Martes, 21 de Noviembre de 2017
20:05 CET.
Opinión

Otro verano con las esquinas rotas

Lo único que cambia en la fotografía de familia de la sociedad cubana es la intensidad de la represión contra los opositores pacíficos y las cifras de los presos políticos, los exiliados y los emigrantes. Es cierto que el Gobierno sustituye también, de acuerdo a los márgenes del delirio, la categoría del milagro económico que deberá sacar al país de la pobreza y liberar los manteles de las mesas de la severidad de una cartilla de racionamiento que cumplió medio siglo.
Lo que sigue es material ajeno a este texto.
$ cat src/rtl/seq_listen_timer.sv
// ----------------------------------------------------------------------------
// seq_listen_timer
//   Loadable down-counter with a registered expiry pulse. After a load of V,
//   expire_o is high during the max(V,1)-th enabled cycle, so the owner can
//   treat it directly as "this is the last cycle of the interval".
//   Ports:
//     clk, rst      clock, synchronous active-high reset
//     load_i        load load_val_i (takes priority over counting)
//     load_val_i    interval length in cycles (0 behaves as 1)
//     en_i          count this cycle
//     expire_o      high during the last enabled cycle of the interval
// ----------------------------------------------------------------------------
module seq_listen_timer #(
    parameter int W = 16
) (
    input  logic         clk,
    input  logic         rst,
    input  logic         load_i,
    input  logic [W-1:0] load_val_i,
    input  logic         en_i,
    output logic         expire_o
);

    logic [W-1:0] cnt_q, cnt_d;
    logic         expire_q, expire_d;

    // The expiry flag is computed one cycle ahead: on load for 0/1-cycle
    // intervals, otherwise when the count passes through 2.
    always_comb begin
        cnt_d    = cnt_q;
        expire_d = 1'b0;
        if (load_i) begin
            cnt_d    = load_val_i;
            expire_d = (load_val_i <= W'(1));
        end else if (en_i) begin
            if (cnt_q != '0) begin
                cnt_d = cnt_q - W'(1);
            end
            expire_d = (cnt_q == W'(2));
        end
    end

    always_ff @(posedge clk) begin
        if (rst) begin
            cnt_q    <= '0;
            expire_q <= 1'b0;
        end else begin
            cnt_q    <= cnt_d;
            expire_q <= expire_d;
        end
    end

    assign expire_o = expire_q;

endmodule

$ cat src/rtl/scanline_sequencer.sv
// ----------------------------------------------------------------------------
// scanline_sequencer
//   Frame-level scheduler for the beamforming Transmitter. Sweeps the steering
//   angle from angle_start towards angle_stop in angle_step increments; for
//   each line it presents angle/r_0/num_points, pulses tx_initiate, waits for
//   tx_done, then holds a receive listen window.
//   Optional build macro: TX_TIMEOUT_EN adds a WAIT_TX watchdog that sets the
//   sticky error flag and returns to IDLE after TIMEOUT_CYCLES without tx_done.
//   Ports:
//     clk, rst                        clock, synchronous active-high reset
//     start, abort                    frame start pulse, abort level
//     angle_start/stop/step           sweep definition (latched on start)
//     r_0_cfg, num_points_cfg         per-line Transmitter settings
//     listen_cycles                   receive window after tx_done (0 = 1 cycle)
//     tx_done                         Transmitter line complete
//     tx_initiate, tx_angle,
//     tx_r_0, tx_num_points           Transmitter command interface
//     busy, line_idx                  status
//     line_done, frame_done           completion pulses
//     error                           sticky watchdog flag (0 without macro)
// ----------------------------------------------------------------------------
module scanline_sequencer
    import us_tx_pkg::*;
#(
    parameter int DW_ANGLE       = DW_ANGLE_DEF,
    parameter int DW_INPUT       = DW_INPUT_DEF,
    parameter int DW_POINTS      = DW_POINTS_DEF,
    parameter int DW_LISTEN      = DW_LISTEN_DEF,
    parameter int TIMEOUT_CYCLES = 4096
) (
    input  logic                 clk,
    input  logic                 rst,
    input  logic                 start,
    input  logic                 abort,
    input  logic [DW_ANGLE-1:0]  angle_start,
    input  logic [DW_ANGLE-1:0]  angle_stop,
    input  logic [DW_ANGLE-1:0]  angle_step,
    input  logic [DW_INPUT-1:0]  r_0_cfg,
    input  logic [DW_POINTS-1:0] num_points_cfg,
    input  logic [DW_LISTEN-1:0] listen_cycles,
    input  logic                 tx_done,
    output logic                 tx_initiate,
    output logic [DW_ANGLE-1:0]  tx_angle,
    output logic [DW_INPUT-1:0]  tx_r_0,
    output logic [DW_POINTS-1:0] tx_num_points,
    output logic                 busy,
    output logic [DW_ANGLE-1:0]  line_idx,
    output logic                 line_done,
    output logic                 frame_done,
    output logic                 error
);

    seq_state_t           state_q;
    logic [DW_ANGLE-1:0]  ang_start_q, ang_stop_q, ang_step_q;
    logic [DW_INPUT-1:0]  r0_q;
    logic [DW_POINTS-1:0] np_q;
    logic [DW_LISTEN-1:0] listen_q;
    logic [DW_ANGLE-1:0]  tx_angle_q, line_idx_q;
    logic [DW_INPUT-1:0]  tx_r_0_q;
    logic [DW_POINTS-1:0] tx_num_points_q;
    logic                 tx_initiate_q, frame_done_q;
    logic                 lst_expire;

    // One extra bit so a step past the top of the angle range terminates the
    // frame instead of wrapping back to a small angle.
    logic [DW_ANGLE:0]    nxt;
    assign nxt = {1'b0, tx_angle_q} + {1'b0, ang_step_q};

    // Not loaded on an abort cycle so no stale expiry can leak out as line_done.
    seq_listen_timer #(.W(DW_LISTEN)) u_listen (
        .clk        (clk),
        .rst        (rst),
        .load_i     ((state_q == WAIT_TX) && tx_done && !abort),
        .load_val_i (listen_q),
        .en_i       (state_q == LISTEN),
        .expire_o   (lst_expire)
    );

`ifdef TX_TIMEOUT_EN
    localparam int WD_W = $clog2(TIMEOUT_CYCLES + 1);
    logic wd_expire;
    logic error_q;

    // Armed in FIRE so it counts exactly the cycles spent in WAIT_TX.
    seq_listen_timer #(.W(WD_W)) u_watchdog (
        .clk        (clk),
        .rst        (rst),
        .load_i     (state_q == FIRE),
        .load_val_i (WD_W'(TIMEOUT_CYCLES)),
        .en_i       (state_q == WAIT_TX),
        .expire_o   (wd_expire)
    );
    assign error = error_q;
`else
    assign error = 1'b0;
`endif

    always_ff @(posedge clk) begin
        if (rst) begin
            state_q         <= IDLE;
            ang_start_q     <= '0;
            ang_stop_q      <= '0;
            ang_step_q      <= '0;
            r0_q            <= '0;
            np_q            <= '0;
            listen_q        <= '0;
            tx_angle_q      <= '0;
            line_idx_q      <= '0;
            tx_r_0_q        <= '0;
            tx_num_points_q <= '0;
            tx_initiate_q   <= 1'b0;
            frame_done_q    <= 1'b0;
`ifdef TX_TIMEOUT_EN
            error_q         <= 1'b0;
`endif
        end else begin
            tx_initiate_q <= 1'b0;
            frame_done_q  <= 1'b0;
            if (abort && (state_q != IDLE)) begin
                state_q <= IDLE;
            end else begin
                case (state_q)
                    IDLE: begin
                        // abort also blocks a start issued in the same cycle
                        if (start && !abort) begin
                            ang_start_q <= angle_start;
                            ang_stop_q  <= angle_stop;
                            ang_step_q  <= angle_step;
                            r0_q        <= r_0_cfg;
                            np_q        <= num_points_cfg;
                            listen_q    <= listen_cycles;
`ifdef TX_TIMEOUT_EN
                            error_q     <= 1'b0;
`endif
                            state_q     <= LOAD;
                        end
                    end
                    LOAD: begin
                        tx_angle_q      <= ang_start_q;
                        line_idx_q      <= '0;
                        tx_r_0_q        <= r0_q;
                        tx_num_points_q <= np_q;
                        tx_initiate_q   <= 1'b1;
                        state_q         <= FIRE;
                    end
                    FIRE: begin
                        state_q <= WAIT_TX;
                    end
                    WAIT_TX: begin
                        if (tx_done) begin
                            state_q <= LISTEN;
`ifdef TX_TIMEOUT_EN
                        end else if (wd_expire) begin
                            error_q <= 1'b1;
                            state_q <= IDLE;
`endif
                        end
                    end
                    LISTEN: begin
                        if (lst_expire) begin
                            state_q <= NEXT;
                        end
                    end
                    NEXT: begin
                        if ((ang_step_q == '0) || (nxt > {1'b0, ang_stop_q})) begin
                            frame_done_q <= 1'b1;
                            state_q      <= IDLE;
                        end else begin
                            tx_angle_q    <= nxt[DW_ANGLE-1:0];
                            line_idx_q    <= line_idx_q + 1'b1;
                            tx_initiate_q <= 1'b1;
                            state_q       <= FIRE;
                        end
                    end
                    default: state_q <= IDLE;
                endcase
            end
        end
    end

    assign tx_initiate   = tx_initiate_q;
    assign tx_angle      = tx_angle_q;
    assign tx_r_0        = tx_r_0_q;
    assign tx_num_points = tx_num_points_q;
    assign line_idx      = line_idx_q;
    assign busy          = (state_q != IDLE);
    assign line_done     = lst_expire && (state_q == LISTEN);
    assign frame_done    = frame_done_q;

endmodule
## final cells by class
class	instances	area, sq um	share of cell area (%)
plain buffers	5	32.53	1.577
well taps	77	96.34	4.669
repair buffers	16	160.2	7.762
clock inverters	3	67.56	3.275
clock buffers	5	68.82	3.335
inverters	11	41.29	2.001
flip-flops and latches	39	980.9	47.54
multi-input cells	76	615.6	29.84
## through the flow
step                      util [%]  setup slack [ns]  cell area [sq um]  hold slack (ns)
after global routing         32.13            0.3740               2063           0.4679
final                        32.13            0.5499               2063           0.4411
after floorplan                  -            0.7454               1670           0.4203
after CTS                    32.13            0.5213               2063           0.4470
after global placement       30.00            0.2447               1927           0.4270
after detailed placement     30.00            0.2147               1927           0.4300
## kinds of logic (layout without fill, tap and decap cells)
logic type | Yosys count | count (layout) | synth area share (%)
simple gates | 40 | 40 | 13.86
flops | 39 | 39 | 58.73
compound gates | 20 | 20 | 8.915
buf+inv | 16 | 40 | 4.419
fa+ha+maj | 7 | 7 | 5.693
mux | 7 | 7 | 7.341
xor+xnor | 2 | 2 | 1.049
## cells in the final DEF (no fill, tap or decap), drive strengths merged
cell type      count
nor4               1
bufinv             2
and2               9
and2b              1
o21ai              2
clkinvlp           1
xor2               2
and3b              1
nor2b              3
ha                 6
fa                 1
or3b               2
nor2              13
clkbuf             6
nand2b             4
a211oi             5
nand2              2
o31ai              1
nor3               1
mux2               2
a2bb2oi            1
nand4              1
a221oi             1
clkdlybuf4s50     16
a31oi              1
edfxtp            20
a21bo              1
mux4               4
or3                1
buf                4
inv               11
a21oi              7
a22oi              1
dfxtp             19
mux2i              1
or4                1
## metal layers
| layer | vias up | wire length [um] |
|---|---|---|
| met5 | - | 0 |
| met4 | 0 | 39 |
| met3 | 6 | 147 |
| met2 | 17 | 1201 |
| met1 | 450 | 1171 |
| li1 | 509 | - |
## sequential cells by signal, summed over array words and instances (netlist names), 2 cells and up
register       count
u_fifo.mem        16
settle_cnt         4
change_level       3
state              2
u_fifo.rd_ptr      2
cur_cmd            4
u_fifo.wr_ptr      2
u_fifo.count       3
### src/rtl/operand_sequencer.sv
// rtl/operand_sequencer.sv - queues operand pairs and sequences them through a load/compute/capture datapath
// Optional OPSEQ_COUNT_EN adds a 16-bit pair_count of completed result handshakes.
module operand_sequencer #(
  parameter int FIFO_DEPTH = 4
) (
  input  logic        clk,
  input  logic        rst,
  input  logic        s_valid,
  output logic        s_ready,
  input  logic [7:0]  s_a,
  input  logic [7:0]  s_b,
  output logic        dp_load,
  output logic        dp_compute,
  output logic [7:0]  dp_in_a,
  output logic [7:0]  dp_in_b,
  input  logic [7:0]  dp_result,
  output logic        m_valid,
  input  logic        m_ready,
  output logic [7:0]  m_data
`ifdef OPSEQ_COUNT_EN
  ,
  output logic [15:0] pair_count
`endif
);

  localparam int AW = $clog2(FIFO_DEPTH);
  localparam logic [AW:0] DEPTH_CNT = (AW+1)'(FIFO_DEPTH);

  typedef enum logic [2:0] {IDLE, LOAD, COMPUTE, CAPTURE, OUT} state_t;

  state_t state, next_state;

  logic [7:0]    mem_a [FIFO_DEPTH];
  logic [7:0]    mem_b [FIFO_DEPTH];
  logic [AW-1:0] wr_ptr, rd_ptr;
  logic [AW:0]   count;
  logic          full, empty, push, pop, handshake;

  assign full      = (count == DEPTH_CNT);
  assign empty     = (count == '0);
  // s_ready is gated by rst directly so it reads 0 throughout reset
  assign s_ready   = !rst && !full;
  assign push      = s_valid && s_ready;
  assign pop       = (state == LOAD);
  assign handshake = (state == OUT) && m_ready;

  always_ff @(posedge clk) begin
    if (push) begin
      mem_a[wr_ptr] <= s_a;
      mem_b[wr_ptr] <= s_b;
    end
  end

  always_ff @(posedge clk or posedge rst) begin
    if (rst) begin
      wr_ptr <= '0;
      rd_ptr <= '0;
      count  <= '0;
    end else begin
      if (push) wr_ptr <= wr_ptr + 1'b1;
      if (pop)  rd_ptr <= rd_ptr + 1'b1;
      case ({push, pop})
        2'b10:   count <= count + 1'b1;
        2'b01:   count <= count - 1'b1;
        default: count <= count;
      endcase
    end
  end

  always_ff @(posedge clk or posedge rst) begin
    if (rst) begin
      state  <= IDLE;
      m_data <= '0;
    end else begin
      state <= next_state;
      if (state == CAPTURE) m_data <= dp_result;
    end
  end

  always_comb begin
    next_state = state;
    dp_load    = 1'b0;
    dp_compute = 1'b0;
    dp_in_a    = '0;
    dp_in_b    = '0;
    m_valid    = 1'b0;
    case (state)
      IDLE: begin
        if (!empty) next_state = LOAD;
      end
      LOAD: begin
        dp_load    = 1'b1;
        dp_in_a    = mem_a[rd_ptr];
        dp_in_b    = mem_b[rd_ptr];
        next_state = COMPUTE;
      end
      COMPUTE: begin
        dp_compute = 1'b1;
        next_state = CAPTURE;
      end
      CAPTURE: begin
        next_state = OUT;
      end
      OUT: begin
        m_valid = 1'b1;
        if (m_ready) next_state = empty ? IDLE : LOAD;
      end
      default: next_state = IDLE;
    endcase
  end

`ifdef OPSEQ_COUNT_EN
  always_ff @(posedge clk or posedge rst) begin
    if (rst)            pair_count <= '0;
    else if (handshake) pair_count <= pair_count + 16'd1;
  end
`else
  logic unused_handshake;
  assign unused_handshake = handshake;
`endif

endmodule
<file path="config.mk">
export PLATFORM = sky130hd
export DESIGN_NAME = instr_decode
export DESIGN_NICKNAME = d
export VERILOG_FILES = /design/src/rtl/instr_decode.sv
export SDC_FILE = /design/constraint.sdc
export NUM_CORES = 1
export LEC_CHECK = 0
export ABC_AREA = 1
export CAP_MARGIN = 20
export CORE_MARGIN = 4
export CORE_UTILIZATION = 51
export DETAILED_ROUTE_END_ITERATION = 7
export HOLD_SLACK_MARGIN = 0.05
export MAX_ROUTING_LAYER = met4
export PLACE_DENSITY = 0.91
export SYNTH_ARGS = -nofsm -noshare
export SYNTH_HDL_FRONTEND = slang
export SYNTH_SLANG_ARGS = --single-unit
</file>
<file path="constraint.sdc">
create_clock -name clock -period 2.2 [get_ports clock]
set_clock_uncertainty 0.1 [all_clocks]
set_input_delay 0.44 -clock clock [delete_from_list [all_inputs] [get_ports clock]]
set_output_delay 0.44 -clock clock [all_outputs]
set_load 0.01 [all_outputs]
</file>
Hasta hace unas semanas era una franja de petróleo submarino la fórmula mágica para derrotar la escasez y alimentar a los ciudadanos. Como no apareció el pozo de la riqueza instantánea, Fidel Castro propuso, en una de sus mini reflexiones sobre la vida, el mundo y el destino de los seres humanos, la siembra masiva de moringa oleífera y morera porque esas plantas, escribió, "son fuentes inagotables de carne, huevo y leche".

Así es que ya empezó la cosecha y concretamente en la región central de Sancti Espíritus, la demanda del árbol moringa es tanta que las autoridades se han visto obligadas a limitar la venta a dos kilogramos y medio por persona. Ese es el tema central de los medios oficiales que han salido del fondo del mar a buscar la abundancia del socialismo en la floresta.

Otra zona del retrato de la realidad en la Isla muestra que la policía mantiene un promedio mensual de 400 arrestos arbitrarios a opositores y que están en prisión con graves problemas de salud, desde marzo pasado, las Damas de Blanco Sonia Garro y Niurka Luque. Los periodistas independientes, los blogueros y los jóvenes empeñados en abrir espacios a las nuevas tecnologías son acusados ahora de propiciar una invasión militar extranjera.

Al fondo, se ve cómo aumenta el grupo de gente que huye. De octubre de 2011 hasta esta fecha, 8.420 cubanos han tratado escapar a Estados Unidos en balsas o a través de la frontera con México. Cada año 20.000 ciudadanos viajan a Norteamérica de manera legal.

Esa es la atmósfera de la foto fija que tiene presa a Cuba. Para el poder que maneja la cámara, la libertad no es fotogénica.

 

 


 

Este artículo apareció en El Mundo. Se reproduce con autorización del autor.